Nickerson Lisa D, Smith Stephen M, Öngür Döst, Beckmann Christian F
Applied Neuroimaging Statistics Lab, McLean HospitalBelmont, MA, USA; Department of Psychiatry, Harvard Medical School, Harvard UniversityBoston, MA, USA.
Nuffield Department of Clinical Neurosciences, Oxford University Centre for Functional MRI of the Brain, John Radcliffe Hospital, University of Oxford Oxford, UK.
Front Neurosci. 2017 Mar 13;11:115. doi: 10.3389/fnins.2017.00115. eCollection 2017.
Independent Component Analysis (ICA) is one of the most popular techniques for the analysis of resting state FMRI data because it has several advantageous properties when compared with other techniques. Most notably, in contrast to a conventional seed-based correlation analysis, it is model-free and multivariate, thus switching the focus from evaluating the functional connectivity of single brain regions identified a priori to evaluating brain connectivity in terms of all brain resting state networks (RSNs) that simultaneously engage in oscillatory activity. Furthermore, typical seed-based analysis characterizes RSNs in terms of spatially distributed patterns of correlation (typically by means of simple Pearson's coefficients) and thereby confounds together amplitude information of oscillatory activity and noise. ICA and other regression techniques, on the other hand, retain magnitude information and therefore can be sensitive to both changes in the spatially distributed nature of correlations (differences in the spatial pattern or "shape") as well as the amplitude of the network activity. Furthermore, motion can mimic amplitude effects so it is crucial to use a technique that retains such information to ensure that connectivity differences are accurately localized. In this work, we investigate the dual regression approach that is frequently applied with group ICA to assess group differences in resting state functional connectivity of brain networks. We show how ignoring amplitude effects and how excessive motion corrupts connectivity maps and results in spurious connectivity differences. We also show how to implement the dual regression to retain amplitude information and how to use dual regression outputs to identify potential motion effects. Two key findings are that using a technique that retains magnitude information, e.g., dual regression, and using strict motion criteria are crucial for controlling both network amplitude and motion-related amplitude effects, respectively, in resting state connectivity analyses. We illustrate these concepts using realistic simulated resting state FMRI data and data acquired in healthy subjects and patients with bipolar disorder and schizophrenia.

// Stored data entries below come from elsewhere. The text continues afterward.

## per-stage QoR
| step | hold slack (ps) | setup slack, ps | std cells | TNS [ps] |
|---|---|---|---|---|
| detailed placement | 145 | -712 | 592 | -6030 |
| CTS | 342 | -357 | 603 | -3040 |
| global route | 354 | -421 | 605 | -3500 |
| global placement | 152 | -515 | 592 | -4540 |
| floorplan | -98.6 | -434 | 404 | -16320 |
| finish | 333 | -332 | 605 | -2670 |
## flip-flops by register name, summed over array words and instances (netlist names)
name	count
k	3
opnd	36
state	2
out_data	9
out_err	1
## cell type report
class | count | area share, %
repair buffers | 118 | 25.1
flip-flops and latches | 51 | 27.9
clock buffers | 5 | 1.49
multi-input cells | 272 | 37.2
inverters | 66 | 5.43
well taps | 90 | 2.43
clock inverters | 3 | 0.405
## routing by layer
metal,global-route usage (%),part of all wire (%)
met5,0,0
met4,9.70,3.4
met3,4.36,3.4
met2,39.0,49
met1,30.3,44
`src/rtl/bus_pkg.sv`:
```
// ---------------------------------------------------------------------------
// bus_pkg
// Shared definitions for the system-bus arbiter and its neighbours (address
// decoder, slave mux): arbiter state encoding, default bus widths and the
// width helpers used to size grant/index fields.
// ---------------------------------------------------------------------------
package bus_pkg;

    typedef enum logic [1:0] {
        ST_IDLE    = 2'd0,
        ST_GRANT   = 2'd1,
        ST_RELEASE = 2'd2
    } arb_state_e;

    localparam int DEF_NUM_MASTERS = 4;
    localparam int DEF_SLAVE_SEL_W = 2;

    // Width of the 1-based owner number (0 reserved for "no owner").
    function automatic int gnt_width(input int num_masters);
        return $clog2(num_masters + 1);
    endfunction

    // Width of a 0-based master index; never narrower than one bit.
    function automatic int idx_width(input int num_masters);
        return (num_masters > 1) ? $clog2(num_masters) : 1;
    endfunction

endpackage

```
`src/rtl/rr_priority_picker.sv`:
```
// ---------------------------------------------------------------------------
// rr_priority_picker
// Combinational winner selection for the bus arbiter.
//   req     in   NUM_MASTERS  request vector, bit i = master i
//   rr_ptr  in   IDX_W        round-robin start index
//   mode    in   1            1 = search starts at rr_ptr, 0 = search starts at 0
//   winner  out  IDX_W        index of the selected master
//   valid   out  1            at least one request present
// ---------------------------------------------------------------------------
module rr_priority_picker
    import bus_pkg::*;
#(
    parameter int NUM_MASTERS = DEF_NUM_MASTERS,
    parameter int IDX_W       = idx_width(DEF_NUM_MASTERS)
) (
    input  logic [NUM_MASTERS-1:0] req,
    input  logic [IDX_W-1:0]       rr_ptr,
    input  logic                   mode,
    output logic [IDX_W-1:0]       winner,
    output logic                   valid
);

    logic [IDX_W-1:0] start;
    logic [IDX_W:0]   cand;
    logic [IDX_W-1:0] cand_idx;

    // Scan NUM_MASTERS positions starting at 'start'; the extra bit in 'cand'
    // holds start+i before it is folded back into range.
    always_comb begin
        winner   = '0;
        valid    = 1'b0;
        cand     = '0;
        cand_idx = '0;
        start    = mode ? rr_ptr : '0;
        for (int i = 0; i < NUM_MASTERS; i++) begin
            cand = {1'b0, start} + (IDX_W+1)'(i);
            if (cand >= (IDX_W+1)'(NUM_MASTERS)) begin
                cand = cand - (IDX_W+1)'(NUM_MASTERS);
            end
            cand_idx = cand[IDX_W-1:0];
            if (!valid && req[cand_idx]) begin
                valid  = 1'b1;
                winner = cand_idx;
            end
        end
    end

endmodule

```
`src/rtl/bus_arbiter_rr.sv`:
```
// ---------------------------------------------------------------------------
// bus_arbiter_rr
// N-master system-bus arbiter with fixed or round-robin priority. The owner
// and its slave select are locked for the whole transaction; an optional
// watchdog forces release if the slave never signals completion.
//   clk           in   1                        system clock
//   rst           in   1                        async reset, active-high
//   m_request     in   NUM_MASTERS              request per master
//   m_slave_sel   in   NUM_MASTERS*SLAVE_SEL_W  slave select per master
//   trans_done    in   1                        transaction complete pulse
//   m_grant       out  NUM_MASTERS              one-hot grant
//   arbiter_busy  out  1                        bus owned
//   bus_grant     out  GNT_W                    owner number (1-based), 0 = none
//   slave_sel     out  SLAVE_SEL_W              owner's slave select, latched at grant
//   timeout       out  1                        watchdog forced-release pulse
//
// state      | meaning
// -----------+-------------------------------------------------------------
// ST_IDLE    | no owner; requests evaluated every cycle
// ST_GRANT   | owner holds the bus until trans_done or watchdog expiry
// ST_RELEASE | one turnaround cycle with all grant outputs low
// ---------------------------------------------------------------------------
module bus_arbiter_rr
    import bus_pkg::*;
#(
    parameter int NUM_MASTERS    = DEF_NUM_MASTERS,
    parameter int SLAVE_SEL_W    = DEF_SLAVE_SEL_W,
    parameter int RR_MODE        = 1,
    parameter int TIMEOUT_CYCLES = 0
) (
    input  logic                               clk,
    input  logic                               rst,
    input  logic [NUM_MASTERS-1:0]             m_request,
    input  logic [NUM_MASTERS*SLAVE_SEL_W-1:0] m_slave_sel,
    input  logic                               trans_done,
    output logic [NUM_MASTERS-1:0]             m_grant,
    output logic                               arbiter_busy,
    output logic [gnt_width(NUM_MASTERS)-1:0]  bus_grant,
    output logic [SLAVE_SEL_W-1:0]             slave_sel,
    output logic                               timeout
);

    localparam int   GNT_W   = gnt_width(NUM_MASTERS);
    localparam int   IDX_W   = idx_width(NUM_MASTERS);
    localparam logic MODE_RR = (RR_MODE != 0);

    arb_state_e state_q, state_d;

    logic [IDX_W-1:0]       rr_ptr;
    logic [IDX_W-1:0]       pick_idx;
    logic                   pick_valid;
    logic [IDX_W-1:0]       ptr_next;
    logic [SLAVE_SEL_W-1:0] sel_pick;
    logic                   grant_now;
    logic                   wd_expire;

    logic [NUM_MASTERS-1:0] m_grant_d;
    logic                   busy_d;
    logic [GNT_W-1:0]       bus_grant_d;
    logic [SLAVE_SEL_W-1:0] slave_sel_d;
    logic                   timeout_d;

    rr_priority_picker #(
        .NUM_MASTERS (NUM_MASTERS),
        .IDX_W       (IDX_W)
    ) u_picker (
        .req    (m_request),
        .rr_ptr (rr_ptr),
        .mode   (MODE_RR),
        .winner (pick_idx),
        .valid  (pick_valid)
    );

    assign grant_now = (state_q == ST_IDLE) && pick_valid;

    // Constant-index mux avoids a variable multiply in the part-select.
    always_comb begin
        sel_pick = '0;
        for (int i = 0; i < NUM_MASTERS; i++) begin
            if (pick_idx == IDX_W'(i)) begin
                sel_pick = m_slave_sel[i*SLAVE_SEL_W +: SLAVE_SEL_W];
            end
        end
    end

    assign ptr_next = (pick_idx == IDX_W'(NUM_MASTERS-1)) ? '0 : pick_idx + IDX_W'(1);

    // Watchdog counts completed GRANT cycles; expiry is flagged during the
    // TIMEOUT_CYCLES-th grant cycle so the bus is held exactly that long.
    if (TIMEOUT_CYCLES > 0) begin : g_wd
        localparam int WD_W = $clog2(TIMEOUT_CYCLES + 1);
        logic [WD_W-1:0] wd_cnt;

        always_ff @(posedge clk or posedge rst) begin
            if (rst) begin
                wd_cnt <= '0;
            end else if (grant_now) begin
                wd_cnt <= '0;
            end else if (state_q == ST_GRANT) begin
                wd_cnt <= wd_cnt + WD_W'(1);
            end
        end

        assign wd_expire = (state_q == ST_GRANT) && (wd_cnt == WD_W'(TIMEOUT_CYCLES - 1));
    end else begin : g_no_wd
        assign wd_expire = 1'b0;
    end

    always_ff @(posedge clk or posedge rst) begin
        if (rst) begin
            state_q <= ST_IDLE;
        end else begin
            state_q <= state_d;
        end
    end

    // Next state and next registered outputs. Outputs default to the
    // "no owner" values and are only held while the owner keeps the bus.
    always_comb begin
        state_d     = state_q;
        m_grant_d   = '0;
        busy_d      = 1'b0;
        bus_grant_d = '0;
        slave_sel_d = '0;
        timeout_d   = 1'b0;
        case (state_q)
            ST_IDLE: begin
                if (pick_valid) begin
                    state_d             = ST_GRANT;
                    m_grant_d[pick_idx] = 1'b1;
                    busy_d              = 1'b1;
                    bus_grant_d         = GNT_W'(pick_idx) + GNT_W'(1);
                    slave_sel_d         = sel_pick;
                end
            end
            ST_GRANT: begin
                if (trans_done) begin
                    state_d = ST_RELEASE;
                end else if (wd_expire) begin
                    state_d   = ST_RELEASE;
                    timeout_d = 1'b1;
                end else begin
                    m_grant_d   = m_grant;
                    busy_d      = arbiter_busy;
                    bus_grant_d = bus_grant;
                    slave_sel_d = slave_sel;
                end
            end
            ST_RELEASE: begin
                state_d = ST_IDLE;
            end
            default: begin
                state_d = ST_IDLE;
            end
        endcase
    end

    always_ff @(posedge clk or posedge rst) begin
        if (rst) begin
            m_grant      <= '0;
            arbiter_busy <= 1'b0;
            bus_grant    <= '0;
            slave_sel    <= '0;
            timeout      <= 1'b0;
        end else begin
            m_grant      <= m_grant_d;
            arbiter_busy <= busy_d;
            bus_grant    <= bus_grant_d;
            slave_sel    <= slave_sel_d;
            timeout      <= timeout_d;
        end
    end

    always_ff @(posedge clk or posedge rst) begin
        if (rst) begin
            rr_ptr <= '0;
        end else if (grant_now) begin
            rr_ptr <= ptr_next;
        end
    end

endmodule

```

独立成分分析(ICA)是静息态功能磁共振成像(fMRI)数据分析中最常用的技术之一,因为与其他技术相比,它具有几个优势特性。最显著的是,与传统的基于种子点的相关性分析不同,它是无模型且多变量的,因此将重点从评估先验确定的单个脑区的功能连接性,转变为根据同时参与振荡活动的所有脑静息态网络(RSN)来评估脑连接性。此外,典型的基于种子点的分析是根据相关性的空间分布模式(通常通过简单的皮尔逊系数)来表征RSN,从而将振荡活动的幅度信息和噪声混淆在一起。另一方面,ICA和其他回归技术保留了幅度信息,因此对相关性的空间分布性质的变化(空间模式或“形状”的差异)以及网络活动的幅度都可能敏感。此外,运动可以模拟幅度效应,因此使用一种保留此类信息的技术至关重要,以确保连接性差异能够准确地定位。在这项工作中,我们研究了经常与组ICA一起应用的双重回归方法,以评估脑网络静息态功能连接性的组间差异。我们展示了忽略幅度效应以及过度运动会如何破坏连接性图谱并导致虚假的连接性差异。我们还展示了如何实施双重回归以保留幅度信息,以及如何使用双重回归输出识别潜在的运动效应。两个关键发现是,在静息态连接性分析中,使用保留幅度信息的技术(例如双重回归)以及使用严格的运动标准分别对于控制网络幅度和与运动相关的幅度效应至关重要。我们使用逼真的模拟静息态fMRI数据以及在健康受试者、双相情感障碍患者和精神分裂症患者中获取的数据来说明这些概念。